A back of envelope calculation: if conventional discovery costs roughly $300M and 10 years per active ingredient, and an in-silico front end trims even 20% off the pre-clinical screening spend (call that the first $50M of the budget), each program saved is on the order of $10M in cash and a year or two of calendar time. License a platform like this to four of the five majors at single-digit-millions per seat plus milestone payments on candidates that progress, and you arrive at a software business with agrochem-style economics on the upside. None of that is guaranteed, but the unit economics are at least legible, which is more than can be said for a lot of climate-adjacent software.
The round reflects that. Bindwell raised roughly $6 million in seed funding in 2025, with Paul Graham, General Catalyst, A Capital, and SV Angel listed as investors, after going through Y Combinator's Winter 2025 batch [TechCrunch, Nov 2025] [Rowan]. Graham's personal participation is unusual; he rarely angels into YC companies after the program. The thesis investors appear to be buying is that pesticide discovery is structurally similar to drug discovery (proteins, ligands, binding affinity) but has been starved of the same machine learning attention, partly because the customer base is smaller and the prestige is lower.

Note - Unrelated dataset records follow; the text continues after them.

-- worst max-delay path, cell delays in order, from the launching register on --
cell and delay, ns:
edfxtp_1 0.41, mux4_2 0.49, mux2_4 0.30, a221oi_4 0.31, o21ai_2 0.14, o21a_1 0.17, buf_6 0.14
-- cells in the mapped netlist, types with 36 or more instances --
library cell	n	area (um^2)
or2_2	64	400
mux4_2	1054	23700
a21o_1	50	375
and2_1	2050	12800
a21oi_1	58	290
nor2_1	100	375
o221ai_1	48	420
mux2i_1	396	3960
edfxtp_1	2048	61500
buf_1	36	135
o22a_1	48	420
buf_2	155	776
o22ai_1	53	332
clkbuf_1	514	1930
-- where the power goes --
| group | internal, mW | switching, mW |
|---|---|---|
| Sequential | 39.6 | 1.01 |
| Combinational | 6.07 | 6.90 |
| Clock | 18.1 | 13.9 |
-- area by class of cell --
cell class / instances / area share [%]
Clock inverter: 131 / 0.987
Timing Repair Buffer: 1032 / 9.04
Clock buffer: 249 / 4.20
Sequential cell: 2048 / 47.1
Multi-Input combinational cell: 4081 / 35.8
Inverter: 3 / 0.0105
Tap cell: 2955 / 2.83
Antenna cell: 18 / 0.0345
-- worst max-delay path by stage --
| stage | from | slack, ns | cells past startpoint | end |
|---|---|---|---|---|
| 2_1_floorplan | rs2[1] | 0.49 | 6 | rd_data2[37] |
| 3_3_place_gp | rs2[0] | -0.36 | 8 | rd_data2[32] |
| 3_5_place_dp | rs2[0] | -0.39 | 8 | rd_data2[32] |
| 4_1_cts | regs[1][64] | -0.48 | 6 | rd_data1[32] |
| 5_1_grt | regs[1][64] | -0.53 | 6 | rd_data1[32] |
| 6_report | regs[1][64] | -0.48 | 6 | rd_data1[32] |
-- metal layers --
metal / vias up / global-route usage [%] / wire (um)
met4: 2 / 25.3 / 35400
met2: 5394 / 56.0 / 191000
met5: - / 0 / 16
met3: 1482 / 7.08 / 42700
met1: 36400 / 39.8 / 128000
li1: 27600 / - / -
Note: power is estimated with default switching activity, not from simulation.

Seed funding raised | 6 | $M
Molecules screened per second (millions) | 0.7 | M/sec
Accuracy lift vs prior models | 30 | %
Rose is Bindwell's CEO and previously worked at Wolfram Research; Anand left Caltech to co-found the company [Bindwell website] [Forbes]. They met at the Wolfram Summer Research Program in 2023 and were 18 and 19 respectively when they started Bindwell [TechCrunch, Nov 2025] [Ventureport]. Both were named to the Forbes 30 Under 30 2026 list [Forbes, 2026]. Rose has family ties to agriculture in China and Anand to agriculture in India, which is the sort of biographical detail that matters more than it sounds: the largest pesticide markets by volume are not in California [Ventureport].

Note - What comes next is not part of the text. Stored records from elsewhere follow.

**config.mk**
```make
export PLATFORM = sky130hd
export DESIGN_NAME = simt_wb_arbiter
export DESIGN_NICKNAME = d
export VERILOG_FILES = /design/src/simt_pkg.sv /design/src/simt_wb_arbiter.sv
export VERILOG_INCLUDE_DIRS = /design/src
export SDC_FILE = /design/constraint.sdc
export NUM_CORES = 1
export LEC_CHECK = 0
export ABC_AREA = 1
export ABC_CLOCK_PERIOD_IN_PS = 1700
export BUFFER_PORTS_ARGS = -buffer_cell sky130_fd_sc_hd__buf_2
export CORE_AREA = 2 2 103 105
export DETAILED_ROUTE_END_ITERATION = 7
export DIE_AREA = 0 0 105 107
export SYNTH_ARGS = -nofsm -noshare
export SYNTH_HDL_FRONTEND = slang
export SYNTH_SLANG_ARGS = --single-unit
```
**constraint.sdc**
```tcl
create_clock -name clk -period 1.7 [get_ports clk]
set_input_delay 0.085 -clock clk [delete_from_list [all_inputs] [get_ports clk]]
set_output_delay 0.085 -clock clk [all_outputs]
set_load 0.01 [all_outputs]
```
**src/simt_defs.svh**
```systemverilog
`ifndef SIMT_DEFS_SVH
`define SIMT_DEFS_SVH

// lanes sharing one instruction stream
`define NUM_THREADS 2

// data and address width
`define XLEN 32

// first fetch address after reset
`define RESET_PC 32'h0000_0000

// reads back the lane index in every lane
`define TID_REG 5'd31

`endif
```
**src/simt_pkg.sv**
```systemverilog
`include "simt_defs.svh"

package simt_pkg;

	typedef logic [`XLEN-1:0] word_t;
	typedef logic [`XLEN-1:0] addr_t;
	typedef logic [`NUM_THREADS-1:0] lane_mask_t;

	typedef enum logic [2:0] {
		ALU_NONE, ALU_ADD, ALU_SUB, ALU_AND, ALU_OR, ALU_XOR, ALU_PASS_B
	} alu_op_e;

	typedef enum logic [1:0] {MEM_NONE, MEM_LOAD, MEM_STORE} mem_op_e;

	typedef enum logic [1:0] {BR_NONE, BR_EQ, BR_NE, BR_JAL} branch_e;

	typedef enum logic [1:0] {WB_NONE, WB_ALU, WB_MEM, WB_LINK} wb_src_e;

	// execute sequencer, one bus access per lane
	typedef enum logic [1:0] {EX_RUN, EX_MEM_REQ, EX_MEM_NEXT} ex_state_e;

	typedef enum logic [1:0] {F_IDLE, F_REQ, F_SQUASH} fetch_state_e;

endpackage

```
**src/simt_wb_arbiter.sv**
```systemverilog
`timescale 1ns/100ps

module simt_wb_arbiter (
	input  logic            clk,
	input  logic            rst,
	input  logic            f_cyc,
	input  logic            f_stb,
	input  simt_pkg::addr_t f_adr,
	output simt_pkg::word_t f_dat_r,
	output logic            f_ack,
	input  logic            d_cyc,
	input  logic            d_stb,
	input  logic            d_we,
	input  simt_pkg::addr_t d_adr,
	input  simt_pkg::word_t d_dat_w,
	output simt_pkg::word_t d_dat_r,
	output logic            d_ack,
	output logic            wb_cyc,
	output logic            wb_stb,
	output logic            wb_we,
	output simt_pkg::addr_t wb_adr,
	output simt_pkg::word_t wb_dat_w,
	input  simt_pkg::word_t wb_dat_r,
	input  logic            wb_ack
);

	logic gnt_f;
	logic gnt_d;
	logic owner_busy;

	assign owner_busy = (gnt_d && d_cyc) || (gnt_f && f_cyc);

	// grant changes only once the owner has let go of cyc
	always_ff @(posedge clk) begin
		if (rst) begin
			gnt_f <= 1'b0;
			gnt_d <= 1'b0;
		end else if (!owner_busy) begin
			gnt_d <= d_cyc; // data master wins a tie
			gnt_f <= f_cyc && !d_cyc;
		end
	end

	assign wb_cyc   = owner_busy;
	assign wb_stb   = gnt_d ? d_stb : (gnt_f && f_stb);
	assign wb_we    = gnt_d && d_we;
	assign wb_adr   = gnt_d ? d_adr : f_adr;
	assign wb_dat_w = gnt_d ? d_dat_w : '0;

	assign f_ack   = gnt_f && wb_ack;
	assign d_ack   = gnt_d && wb_ack;
	assign f_dat_r = gnt_f ? wb_dat_r : '0;
	assign d_dat_r = gnt_d ? wb_dat_r : '0;

endmodule

```
Yosys cells after proc, flatten, opt, wreduce, memory -nomap -nowiden
Index checks and enable logic that the tools add are counted.
{"block": "word_totals", "regBits": 2, "output_inout_bits": 133, "word_cells": 16}
{"block": "classes", "mux": 5, "n_reduce_logical": 9}
{"operator": "two-way mux 32 bit", "count": 4}
{"operator": "logical AND 1 bit", "count": 7}
{"operator": "logical NOT 1 bit", "count": 1}
{"operator": "logical OR 1 bit", "count": 1}
{"operator": "two-way mux 1 bit", "count": 1}

Logic depth before layout (Yosys ltp)
{"block": "depth", "depth_word": 2, "mapped_depth": 5, "mapped_depth_nobuf": 4}

Worst setup path before layout
OpenSTA, ideal clock, no wires.
{"block": "synth_timing", "kind": "flip-flop to output port", "start": "reg gnt_d", "end": "out wb_dat_w[21]", "arrival_ns": 0.792, "path_slack_ns": 0.823, "path_stages_with_launch": 5, "n_path_buf": 2, "cell_sequence": "dfxtp_1 buf_6 buf_4 nand2_1 inv_1"}
{"block": "synth_via", "elab_chain_cells": 1}
{"element": "from (decl)", "line": "simt_wb_arbiter.sv:28", "text": "logic gnt_d;"}
{"element": "from (signal assigned)", "line": "simt_wb_arbiter.sv:39", "text": "gnt_d <= d_cyc;"}
{"element": "two-way mux 32 bit", "line": "simt_wb_arbiter.sv:48", "text": "assign wb_dat_w = gnt_d ? d_dat_w : '0;"}
{"element": "to (decl)", "line": "simt_wb_arbiter.sv:22", "text": "output simt_pkg::word_t wb_dat_w,"}
Every way passes these cells.

Worst setup path in the final report
{"block": "layout_timing", "start": "reg gnt_d", "end": "out wb_adr[2]"}
{"block": "layout_via", "elab_chain_cells": 1}
{"element": "two-way mux 32 bit", "line": "simt_wb_arbiter.sv:47", "text": "assign wb_adr = gnt_d ? d_adr : f_adr;"}
{"element": "to (decl)", "line": "simt_wb_arbiter.sv:21", "text": "output simt_pkg::addr_t wb_adr,"}
Every way passes these cells.

==> results.json <==
{
  "drive_gt1_frac": 0.4694,
  "clock_power_share": 0.216,
  "syn_nets": 467,
  "routabilityCongestion": 0.8088,
  "final_common_cell": "buf_2",
  "switching_share": 0.4446,
  "area_delta_synth_final_pct": 107.3,
  "syn_area_um2": 1360,
  "wl_met1_um": 2508,
  "internal_power_uw": 510.6,
  "ctsHoldBuffers": 0,
  "leakagePower_nw": 2.599,
  "cp.arrival_ns": 1.33,
  "worstSetupStartpointType": "flop",
  "vias_per_cell": 3.483,
  "fp.dieH_um": 107,
  "post_drt_wl_per_cell_um": 9.160,
  "run_status": "completed",
  "via_count": 2522,
  "max_slew.worst_pin.slew_ns": 0.5584,
  "yosys_warnings": 0,
  "cp-startpoint": "gnt_d",
  "hold_start": "rst",
  "final_core_util": 0.2793,
  "clk_latency_ns": 0.21,
  "switchingPower_uw": 408.8,
  "setup_viol": 0,
  "wl_met2_um": 3428,
  "io_buffer_count": 268,
  "required_ns": 1.62,
  "path_clk_slew_ns": 0.03,
  "grt_pass1_wl_um": 9439,
  "slew_violations": 0,
  "p_seq_frac": 0.058,
  "initial_core_util": 0.1348,
  "critPathKind": "flop to output pin",
  "cts_root_buffer": "clkbuf_8",
  "final_cell_mix": "buf_2, nand2_1, inv_1",
  "peakVddDrop_uv": 206.0,
  "cts_num_sinks": 2,
  "power_uw": 919.4,
  "finalHoldViolCount": 0,
  "design.die.area_um2": 11240,
  "fin_skew_ns": 0.004646,
  "end_kind": "output pin",
  "grt_pass1_vias": 2051,
  "path_cells": "inv_2, nand2_1, nand2_1, buf_2",
  "crit_slowest_cell": "inv_2",
  "cts_resized": 0,
  "fmax_mhz": 707.0,
  "n_fill_cell": 1204,
  "die_w_um": 105,
  "grt_overflow_total": 0,
  "post_cts_buffers": 0,
  "core_area_um2": 10090,
  "synth_cells": 331,
  "std_cell_rows": 37,
  "antenna_cells": 0,
  "grt_max_degree": 71,
  "finalCritPeriodShare": 0.8321,
  "fin_tns_setup_ns": 0,
  "seq_area_frac_synth": 0.02944,
  "maxCapViolCount": 0,
  "drc": 0,
  "antenna_found_initial": 0,
  "htree_levels": 1,
  "critical-path-top-delay-family": "buffers and inverters",
  "post_synth_num_cell_types": 11,
  "path_buf_inv": 2,
  "cts_buffers": 3,
  "slew_headroom": 0.6272,
  "io-pin-count": 269,
  "regToRegStartpoint": "gnt_f",
  "highest_layer": "met4",
  "cp_max_fo": 34,
  "drt-total-wl_um": 6632,
  "ys_ff_latch": 2,
  "hold_class": "input pin to flop",
  "cts_tree": "done",
  "crit_top_cell": "nand2_1",
  "met3_length_um": 654,
  "dr.pass1.iters": 4,
  "powerDensity_nw_per_um2": 326.2,
  "ant_nets": 0,
  "syn_area_per_cell_um2": 4.109,
  "pwr-share-comb": 0.726,
  "clock_path_buffers": 2,
  "grt.total_usage": 0.1037,
  "nNetsFinal": 725,
  "rsz0062_at_grt": "no",
  "place_hpwl_um": 5570,
  "fin_crit_ns": 1.414,
  "drt_iter0_drc": 161,
  "max_stage_delay_ns": 0.42
}
-- per-layer routing --
layer,up-vias,GRT usage
met4,0,0.02857
met3,2,0.03587
li1,1390,-
met1,994,0.1043
met5,-,0
met2,136,0.2013
-- cells in the mapped netlist --
| master | instances | area [µm²] |
|---|---|---|
| inv_1 | 102 | 382.9 |
| buf_2 | 8 | 40.04 |
| o21ai_0 | 1 | 5.000 |
| nand2_1 | 202 | 758.2 |
| buf_6 | 9 | 101.4 |
| inv_2 | 1 | 3.750 |
| dfxtp_1 | 2 | 40.04 |
| a21oi_1 | 1 | 5.000 |
| nor2_1 | 3 | 11.26 |
| buf_4 | 1 | 7.510 |
| nand3_1 | 1 | 5.000 |
-- power by group through the flow --
| stage | Clock [mW] | Combinational [mW] | Sequential (mW) |
|---|---|---|---|
| 2_1_floorplan | 0 | 0.333 | 0.0525 |
| 4_1_cts | 0.207 | 0.673 | 0.0533 |
| 3_3_place_gp | 0 | 0.674 | 0.0537 |
| 6_report | 0.199 | 0.668 | 0.0532 |
| 3_5_place_dp | 0 | 0.671 | 0.0539 |
| 5_1_grt | 0.213 | 0.742 | 0.0535 |
-- metrics by stage --
stage	hold WS [ns]	instance area [µm²]	instances	setup slack (ns)
after floorplan	0.2024	1360	331	0.8233
after global placement	0.3193	2774	720	0.4747
after detailed placement	0.3284	2774	720	0.4766
after CTS	0.1051	2819	724	0.2440
after global routing	0.1142	2819	724	0.1319
final	0.1111	2819	724	0.2855
-- registers in the layout, summed over array words and instances, names as in the netlist --
register,flops
gnt_f,1
gnt_d,1
-- tightest hold or removal path, delay by kind of cell --
| family | cells | cell delay [ns] |
|---|---|---|
| buffers and inverters | 2 | 0.11 |
| AND/OR/NAND/NOR | 2 | 0.09 |
-- cell type report --
| class | instances | area [µm²] | area share |
|---|---|---|---|
| inverters | 103 | 386.6 | 0.1372 |
| well taps | 136 | 170.2 | 0.06036 |
| repair buffers | 271 | 1389 | 0.4927 |
| multi-input cells | 208 | 784.5 | 0.2783 |
| clock buffers | 4 | 45.04 | 0.01598 |
| flip-flops and latches | 2 | 43.79 | 0.01553 |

What bears will say is that agrochemicals are not pharmaceuticals, and the comparison can be misleading. Regulatory approval for a new active ingredient runs through the EPA in the US and parallel bodies in the EU and elsewhere, with environmental fate, pollinator toxicity, and soil persistence studies that no model can shortcut. Incumbents have decades of internal data that a startup cannot match, and several of them (Bayer in particular) have their own machine learning groups working on the same problem. The bull answer, which the company's first-principles blog post leans into, is that the bottleneck is not data volume at the majors but willingness to bet on computational candidates over human-curated ones [Bindwell blog]. A small team that treats the model output as the starting point, rather than a second opinion, may simply move faster through the early funnel.
The next twelve months will be about converting the platform into a paying customer relationship with at least one of the global agrochem majors, or alternatively into a pipeline of proprietary molecules Bindwell can license or co-develop. Watch for a named partnership announcement, a published validation study against a known pest target, and almost certainly a Series A in the $20M-plus range as the seed proves out. The signal that matters most is not the next round size but whether a wet lab somewhere confirms that a Bindwell-designed molecule binds its target as predicted.
The incumbent Bindwell has to beat: Bayer Crop Science, whose internal AI discovery efforts and decades of agrochem field data are the gravity well every newcomer in this category has to escape.